The inspiration for this prototype was initially sparked by (1) seeing the words "Physical Computing" in the tinkering lab at the Exploratorium and (2) wanting to use the motion of water in my prototype, either for hydraulic power or simply as its own phenomenon. So, the idea of a water computer was the obvious next step!

After researching fluidic logic for a while, I came across a similar project by Paulo Blikstein, who is a professor in the Graduate School of Education. His project was to make a half-adder, which takes two inputs and outputs their sum as its result.

I liked the fluidic logic design he created, but in terms of making an interactive exhibit that demystifies computing, there were a couple of changes I needed to make:

• Making the results easier to interpret. This is a crucial idea in the notion of physical computing: that physical phenomena can be interpreted as computational phenomena. Since water is always flowing through the system, it's important to signify what outputs are meant to symbolize. In my first prototype, I marked the outputs for each logic gate as either "OUTPUT" or "WASTE" to try to address this issue. In my next prototypes, I aim to try additional ways of signifying the result: potentially a moisture sensor under the OUTPUT tube, and/or an opaque waste tube, could contribute to that goal.
• Using simpler logic pieces as atomic elements of the exhibit. While it's cool to have a single object that acts as an adder, this makes it more difficult to see what's going on, and limits opportunities for users to put logic circuits together themselves. My prototype uses larger reservoirs representing basic Boolean logic gates to accomplish this task. In later iterations, I'd like to make it easier for users to assemble circuits by streamlining the process of attaching the pieces to a wall and to each other.
• Making the physical phenomenon more visible. The half-adders were fairly small, which makes their inner workings harder to directly observe. Being able to see flow on a larger scale might make the exploration more accessible. Later, I'd like to increase the rate of flow by using larger tubes, but this will require planning to determine how much water will need to be continuously flowing through the system.
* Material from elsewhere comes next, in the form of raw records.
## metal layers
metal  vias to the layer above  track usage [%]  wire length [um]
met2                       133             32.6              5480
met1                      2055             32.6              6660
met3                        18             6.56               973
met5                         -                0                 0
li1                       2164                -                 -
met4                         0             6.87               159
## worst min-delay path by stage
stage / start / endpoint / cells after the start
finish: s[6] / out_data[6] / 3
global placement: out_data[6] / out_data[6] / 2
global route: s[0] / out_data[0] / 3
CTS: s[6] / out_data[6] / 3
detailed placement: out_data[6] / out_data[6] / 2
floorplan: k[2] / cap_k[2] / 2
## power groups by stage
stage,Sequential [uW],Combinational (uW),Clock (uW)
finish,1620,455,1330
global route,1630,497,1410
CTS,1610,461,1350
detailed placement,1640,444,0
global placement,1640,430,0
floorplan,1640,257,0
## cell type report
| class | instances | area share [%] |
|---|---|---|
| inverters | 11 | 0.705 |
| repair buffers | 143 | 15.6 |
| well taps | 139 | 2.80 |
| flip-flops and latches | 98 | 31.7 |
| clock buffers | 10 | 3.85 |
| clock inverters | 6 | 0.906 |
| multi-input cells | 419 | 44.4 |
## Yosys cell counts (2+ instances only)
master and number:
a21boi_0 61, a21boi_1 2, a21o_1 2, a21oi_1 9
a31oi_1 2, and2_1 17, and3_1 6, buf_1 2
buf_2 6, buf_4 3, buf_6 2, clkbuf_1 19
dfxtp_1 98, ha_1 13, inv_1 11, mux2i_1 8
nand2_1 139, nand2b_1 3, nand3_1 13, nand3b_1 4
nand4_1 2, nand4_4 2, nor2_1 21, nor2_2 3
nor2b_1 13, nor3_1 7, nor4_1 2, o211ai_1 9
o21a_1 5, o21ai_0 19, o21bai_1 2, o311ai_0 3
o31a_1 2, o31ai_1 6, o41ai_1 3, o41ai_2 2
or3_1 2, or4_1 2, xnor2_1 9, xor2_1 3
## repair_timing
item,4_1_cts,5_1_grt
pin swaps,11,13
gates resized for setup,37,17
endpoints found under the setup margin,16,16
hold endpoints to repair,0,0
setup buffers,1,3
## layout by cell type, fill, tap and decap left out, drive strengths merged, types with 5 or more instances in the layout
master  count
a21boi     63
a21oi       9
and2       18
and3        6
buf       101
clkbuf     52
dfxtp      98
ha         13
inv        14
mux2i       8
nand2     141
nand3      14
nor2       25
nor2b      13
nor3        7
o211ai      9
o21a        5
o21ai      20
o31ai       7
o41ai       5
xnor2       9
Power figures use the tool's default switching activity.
### src/rtl/counter_checker_gray2bin.sv
// Purely combinational Gray-to-binary decoder: each binary bit is the XOR of
// the Gray bit at that position and all Gray bits above it.
module gray2bin #(
  parameter int unsigned W = 32
) (
  input  logic [W-1:0] g,
  output logic [W-1:0] b
);

  always_comb begin
    b = '0;
    for (int unsigned i = 0; i < W; i++) begin
      b[i] = ^(g >> i);
    end
  end

endmodule
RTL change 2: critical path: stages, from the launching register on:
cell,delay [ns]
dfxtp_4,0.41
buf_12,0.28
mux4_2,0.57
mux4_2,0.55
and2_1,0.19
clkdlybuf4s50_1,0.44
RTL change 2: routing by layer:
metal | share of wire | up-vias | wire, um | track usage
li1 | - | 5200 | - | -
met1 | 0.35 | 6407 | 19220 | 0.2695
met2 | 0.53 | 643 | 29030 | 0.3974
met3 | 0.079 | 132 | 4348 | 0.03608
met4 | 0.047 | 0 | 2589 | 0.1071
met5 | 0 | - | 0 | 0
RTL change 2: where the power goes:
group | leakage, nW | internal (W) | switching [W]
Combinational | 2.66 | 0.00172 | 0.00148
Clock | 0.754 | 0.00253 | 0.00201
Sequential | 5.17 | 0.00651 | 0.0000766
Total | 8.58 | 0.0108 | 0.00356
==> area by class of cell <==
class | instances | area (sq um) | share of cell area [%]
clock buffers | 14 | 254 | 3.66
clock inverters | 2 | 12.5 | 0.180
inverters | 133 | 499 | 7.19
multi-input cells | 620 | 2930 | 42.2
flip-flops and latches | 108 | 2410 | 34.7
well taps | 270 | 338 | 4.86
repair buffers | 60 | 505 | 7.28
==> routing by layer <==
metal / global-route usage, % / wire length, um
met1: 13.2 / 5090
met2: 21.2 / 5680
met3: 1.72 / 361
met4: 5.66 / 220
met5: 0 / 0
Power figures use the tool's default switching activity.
My prototype is designed with the goal of demystifying computing in mind. Because computer science is a highly formalized, abstract and mathematical enterprise, it can be intimidating to people. Moreover, because of the scale and complexity of computers we use in our daily lives, computation can seem to take on a 'magical' quality (Genevieve Bell has an interesting talk on this topic). I think that physical computing is a really interesting way of addressing these issues, because it's uniquely able to show people the inner workings of computation, particularly in a way that can be experienced and investigated directly.